- [Extracted records]
_ _ _ _ _
`src/sv/assert_macros.svh`:
```
// Assertion helpers for the files that check their own logic.
// Both macros take a label, the clock, the active-low reset, a trigger and a consequence.
`ifndef ASSERT_MACROS_SVH
`define ASSERT_MACROS_SVH
`ifndef SYNTHESIS
`define ASSERT_SAME(label, clk, rst_n, trig, cons) \
    label: assert property (@(posedge clk) disable iff (!rst_n) (trig) |-> (cons)) \
        else $error("same-cycle check failed");
`define ASSERT_NEXT(label, clk, rst_n, trig, cons) \
    label: assert property (@(posedge clk) disable iff (!rst_n) (trig) |=> (cons)) \
        else $error("next-cycle check failed");
`else
`define ASSERT_SAME(label, clk, rst_n, trig, cons)
`define ASSERT_NEXT(label, clk, rst_n, trig, cons)
`endif
`endif

```
`src/sv/ffha_pkg.sv`:
```
// ----------------------------------------------------------------------------
// ffha_pkg
// Types and constants shared by the heap allocator controller and datapath.
// ----------------------------------------------------------------------------
package ffha_pkg;

    localparam int          WORDS      = 32768;
    localparam int          WADDR_W    = 15;
    localparam int          CNT_W      = 17;
    localparam logic [16:0] WALK_LIMIT = 17'h10000;

    typedef enum logic [2:0] {
        FN_ALLOC   = 3'd0,
        FN_FREE    = 3'd1,
        FN_TOTAL   = 3'd2,
        FN_LARGEST = 3'd3,
        FN_SAVE    = 3'd4,
        FN_RESTORE = 3'd5
    } t_func;

    typedef enum logic [5:0] {
        S_CLR, S_IH1, S_IH2, S_IDLE, S_DISP,
        S_A_INIT, S_A_CHK, S_A_RDS, S_A_RDN, S_A_TST, S_A_WH,
        S_A_SP1, S_A_SP2, S_A_SP3, S_A_SZ,
        S_F_INIT, S_F_LOOP, S_F_RDN, S_F_H1, S_F_H2, S_F_H5,
        S_F_M1, S_F_M2, S_F_M3, S_F_M4, S_F_M5, S_F_M6, S_F_M7, S_F_M9, S_F_M10,
        S_F_M11, S_F_M12, S_F_M13, S_F_M14, S_F_OK,
        S_W_INIT, S_W_CHK, S_W_RDS, S_W_RDN,
        S_SAVE, S_R_1, S_R_2, S_R_3, S_FIN
    } t_state;

    typedef enum logic [4:0] {
        OP_NONE, OP_TAKE, OP_A_INIT, OP_A_STEP, OP_LD_BS, OP_LD_NX, OP_NEED_BS,
        OP_NX_REST, OP_A_DONE, OP_F_INIT, OP_F_STEP, OP_LD_SM, OP_LD_SM_HEAD,
        OP_LD_SP, OP_LD_SN, OP_LD_NN, OP_M_PREV, OP_F_OK, OP_W_INIT, OP_W_SIZE,
        OP_W_NEXT, OP_SAVE, OP_RESTORE, OP_FIN
    } t_op;

    typedef enum logic [3:0] {
        A_CUR, A_CUR2, A_PREV, A_PREV2, A_REST, A_REST2, A_M, A_M2,
        A_FIRST, A_FIRST2, A_BASE, A_BASE2
    } t_asel;

    typedef enum logic [3:0] {
        D_NX, D_REST, D_BS_NEED, D_NEED, D_M, D_CUR, D_SP_SM, D_SM_SN, D_NN,
        D_END_FIRST, D_END, D_END_BASE
    } t_wsel;

    typedef struct packed {
        logic  in_rdy;
        logic  clr;
        logic  mem_req;
        logic  mem_wr;
        t_asel asel;
        t_wsel wsel;
        t_op   op;
    } t_cmd;

    typedef struct packed {
        t_func func;
        logic  mem_done;
        logic  clr_last;
        logic  cur_end;
        logic  cnt_lim;
        logic  fit;
        logic  whole;
        logic  cur_lt_m;
        logic  cur_eq_m;
        logic  prev_eq_cur;
        logic  m_bad;
        logic  adj_prev;
        logic  adj_next;
        logic  mark_end;
        logic  out_busy;
    } t_sts;

endpackage

```
`src/sv/ffha_ctrl.sv`:
```
// ----------------------------------------------------------------------------
// ffha_ctrl
// Allocator sequencer: clearing pass, operation dispatch and free-list walks.
// ----------------------------------------------------------------------------
module ffha_ctrl import ffha_pkg::*; (
    input  logic i_clk,
    input  logic i_rst_n,
    input  logic i_valid,
    input  t_sts i_sts,
    output t_cmd o_cmd
);

    t_state r_state, n_state;

    always_ff @(posedge i_clk) begin
        if (!i_rst_n) begin
            r_state <= S_CLR;
        end else begin
            r_state <= n_state;
        end
    end

    always_comb begin
        n_state = r_state;
        case (r_state)
            S_CLR:    if (i_sts.clr_last) n_state = S_IH1;
            S_IH1:    if (i_sts.mem_done) n_state = S_IH2;
            S_IH2:    if (i_sts.mem_done) n_state = S_IDLE;
            S_IDLE:   if (i_valid) n_state = S_DISP;
            S_DISP: begin
                case (i_sts.func)
                    FN_ALLOC:   n_state = S_A_INIT;
                    FN_FREE:    n_state = S_F_INIT;
                    FN_TOTAL:   n_state = S_W_INIT;
                    FN_LARGEST: n_state = S_W_INIT;
                    FN_SAVE:    n_state = S_SAVE;
                    FN_RESTORE: n_state = S_R_1;
                    default:    n_state = S_FIN;
                endcase
            end
            S_A_INIT: n_state = S_A_CHK;
            S_A_CHK:  n_state = (i_sts.cur_end || i_sts.cnt_lim) ? S_FIN : S_A_RDS;
            S_A_RDS:  if (i_sts.mem_done) n_state = S_A_RDN;
            S_A_RDN:  if (i_sts.mem_done) n_state = S_A_TST;
            S_A_TST: begin
                if (i_sts.fit) begin
                    n_state = i_sts.whole ? S_A_WH : S_A_SP1;
                end else begin
                    n_state = S_A_CHK;
                end
            end
            S_A_WH:   if (i_sts.mem_done) n_state = S_A_SZ;
            S_A_SP1:  if (i_sts.mem_done) n_state = S_A_SP2;
            S_A_SP2:  if (i_sts.mem_done) n_state = S_A_SP3;
            S_A_SP3:  if (i_sts.mem_done) n_state = S_A_SZ;
            S_A_SZ:   if (i_sts.mem_done) n_state = S_FIN;
            S_F_INIT: n_state = i_sts.m_bad ? S_FIN : S_F_LOOP;
            S_F_LOOP: begin
                if (i_sts.cur_lt_m) begin
                    n_state = i_sts.cnt_lim ? S_FIN : S_F_RDN;
                end else if (i_sts.cur_eq_m) begin
                    n_state = S_FIN;
                end else begin
                    n_state = i_sts.prev_eq_cur ? S_F_H1 : S_F_M1;
                end
            end
            S_F_RDN:  if (i_sts.mem_done) n_state = S_F_LOOP;
            S_F_H1:   if (i_sts.mem_done) n_state = S_F_H2;
            S_F_H2:   n_state = i_sts.adj_next ? S_F_M11 : S_F_H5;
            S_F_H5:   if (i_sts.mem_done) n_state = S_F_OK;
            S_F_M1:   if (i_sts.mem_done) n_state = S_F_M2;
            S_F_M2:   if (i_sts.mem_done) n_state = S_F_M3;
            S_F_M3:   if (i_sts.mem_done) n_state = S_F_M4;
            S_F_M4:   if (i_sts.mem_done) n_state = S_F_M5;
            S_F_M5:   n_state = i_sts.adj_prev ? S_F_M6 : S_F_M9;
            S_F_M6:   if (i_sts.mem_done) n_state = S_F_M7;
            S_F_M7:   if (i_sts.mem_done) n_state = S_F_M9;
            S_F_M9:   if (i_sts.mem_done) n_state = S_F_M10;
            S_F_M10:  n_state = i_sts.adj_next ? S_F_M11 : S_F_OK;
            S_F_M11:  if (i_sts.mem_done) n_state = S_F_M12;
            S_F_M12:  if (i_sts.mem_done) n_state = S_F_M13;
            S_F_M13:  if (i_sts.mem_done) n_state = S_F_M14;
            S_F_M14:  if (i_sts.mem_done) n_state = S_F_OK;
            S_F_OK:   n_state = S_FIN;
            S_W_INIT: n_state = S_W_CHK;
            S_W_CHK:  n_state = (i_sts.cur_end || i_sts.cnt_lim) ? S_FIN : S_W_RDS;
            S_W_RDS:  if (i_sts.mem_done) n_state = S_W_RDN;
            S_W_RDN:  if (i_sts.mem_done) n_state = S_W_CHK;
            S_SAVE:   n_state = S_FIN;
            S_R_1:    n_state = i_sts.mark_end ? S_FIN : S_R_2;
            S_R_2:    if (i_sts.mem_done) n_state = S_R_3;
            S_R_3:    if (i_sts.mem_done) n_state = S_FIN;
            S_FIN:    if (!i_sts.out_busy) n_state = S_IDLE;
            default:  n_state = S_CLR;
        endcase
    end

    always_comb begin
        o_cmd         = '0;
        o_cmd.asel    = A_CUR;
        o_cmd.wsel    = D_NX;
        o_cmd.op      = OP_NONE;
        case (r_state)
            S_CLR: o_cmd.clr = 1'b1;
            S_IH1: begin
                o_cmd.mem_req = 1'b1; o_cmd.mem_wr = 1'b1;
                o_cmd.asel = A_BASE;  o_cmd.wsel = D_END_BASE;
            end
            S_IH2: begin
                o_cmd.mem_req = 1'b1; o_cmd.mem_wr = 1'b1;
                o_cmd.asel = A_BASE2; o_cmd.wsel = D_END;
            end
            S_IDLE: begin
                o_cmd.in_rdy = 1'b1;
                if (i_valid) o_cmd.op = OP_TAKE;
            end
            S_A_INIT: o_cmd.op = OP_A_INIT;
            S_A_RDS: begin
                o_cmd.mem_req = 1'b1; o_cmd.asel = A_CUR; o_cmd.op = OP_LD_BS;
            end
            S_A_RDN: begin
                o_cmd.mem_req = 1'b1; o_cmd.asel = A_CUR2; o_cmd.op = OP_LD_NX;
            end
            S_A_TST: if (!i_sts.fit) o_cmd.op = OP_A_STEP;
            S_A_WH: begin
                o_cmd.mem_req = 1'b1; o_cmd.mem_wr = 1'b1;
                o_cmd.asel = A_PREV2; o_cmd.wsel = D_NX; o_cmd.op = OP_NEED_BS;
            end
            S_A_SP1: begin
                o_cmd.mem_req = 1'b1; o_cmd.mem_wr = 1'b1;
                o_cmd.asel = A_PREV2; o_cmd.wsel = D_REST;
            end
            S_A_SP2: begin
                o_cmd.mem_req = 1'b1; o_cmd.mem_wr = 1'b1;
                o_cmd.asel = A_REST;  o_cmd.wsel = D_BS_NEED;
            end
            S_A_SP3: begin
                o_cmd.mem_req = 1'b1; o_cmd.mem_wr = 1'b1;
                o_cmd.asel = A_REST2; o_cmd.wsel = D_NX; o_cmd.op = OP_NX_REST;
            end
            S_A_SZ: begin
                o_cmd.mem_req = 1'b1; o_cmd.mem_wr = 1'b1;
                o_cmd.asel = A_CUR;   o_cmd.wsel = D_NEED; o_cmd.op = OP_A_DONE;
            end
            S_F_INIT: o_cmd.op = OP_F_INIT;
            S_F_RDN: begin
                o_cmd.mem_req = 1'b1; o_cmd.asel = A_CUR2; o_cmd.op = OP_F_STEP;
            end
            S_F_H1: begin
                o_cmd.mem_req = 1'b1; o_cmd.asel = A_M; o_cmd.op = OP_LD_SM_HEAD;
            end
            S_F_H5: begin
                o_cmd.mem_req = 1'b1; o_cmd.mem_wr = 1'b1;
                o_cmd.asel = A_M2;    o_cmd.wsel = D_CUR;
            end
            S_F_M1: begin
                o_cmd.mem_req = 1'b1; o_cmd.mem_wr = 1'b1;
                o_cmd.asel = A_PREV2; o_cmd.wsel = D_M;
            end
            S_F_M2: begin
                o_cmd.mem_req = 1'b1; o_cmd.mem_wr = 1'b1;
                o_cmd.asel = A_M2;    o_cmd.wsel = D_CUR;
            end
            S_F_M3: begin
                o_cmd.mem_req = 1'b1; o_cmd.asel = A_PREV; o_cmd.op = OP_LD_SP;
            end
            S_F_M4, S_F_M9: begin
                o_cmd.mem_req = 1'b1; o_cmd.asel = A_M; o_cmd.op = OP_LD_SM;
            end
            S_F_M6: begin
                o_cmd.mem_req = 1'b1; o_cmd.mem_wr = 1'b1;
                o_cmd.asel = A_PREV;  o_cmd.wsel = D_SP_SM;
            end
            S_F_M7: begin
                o_cmd.mem_req = 1'b1; o_cmd.mem_wr = 1'b1;
                o_cmd.asel = A_PREV2; o_cmd.wsel = D_CUR; o_cmd.op = OP_M_PREV;
            end
            S_F_M11: begin
                o_cmd.mem_req = 1'b1; o_cmd.asel = A_CUR; o_cmd.op = OP_LD_SN;
            end
            S_F_M12: begin
                o_cmd.mem_req = 1'b1; o_cmd.asel = A_CUR2; o_cmd.op = OP_LD_NN;
            end
            S_F_M13: begin
                o_cmd.mem_req = 1'b1; o_cmd.mem_wr = 1'b1;
                o_cmd.asel = A_M;     o_cmd.wsel = D_SM_SN;
            end
            S_F_M14: begin
                o_cmd.mem_req = 1'b1; o_cmd.mem_wr = 1'b1;
                o_cmd.asel = A_M2;    o_cmd.wsel = D_NN;
            end
            S_F_OK:   o_cmd.op = OP_F_OK;
            S_W_INIT: o_cmd.op = OP_W_INIT;
            S_W_RDS: begin
                o_cmd.mem_req = 1'b1; o_cmd.asel = A_CUR; o_cmd.op = OP_W_SIZE;
            end
            S_W_RDN: begin
                o_cmd.mem_req = 1'b1; o_cmd.asel = A_CUR2; o_cmd.op = OP_W_NEXT;
            end
            S_SAVE: o_cmd.op = OP_SAVE;
            S_R_1:  o_cmd.op = OP_RESTORE;
            S_R_2: begin
                o_cmd.mem_req = 1'b1; o_cmd.mem_wr = 1'b1;
                o_cmd.asel = A_FIRST; o_cmd.wsel = D_END_FIRST;
            end
            S_R_3: begin
                o_cmd.mem_req = 1'b1; o_cmd.mem_wr = 1'b1;
                o_cmd.asel = A_FIRST2; o_cmd.wsel = D_END;
            end
            S_FIN: if (!i_sts.out_busy) o_cmd.op = OP_FIN;
            default: ;
        endcase
    end

endmodule

```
_ _ _ _ _
- [Activity] Match on "ifndef" and report each line of the data above that has it.

- [Answer space]
`ifndef ASSERT_MACROS_SVH
`ifndef SYNTHESIS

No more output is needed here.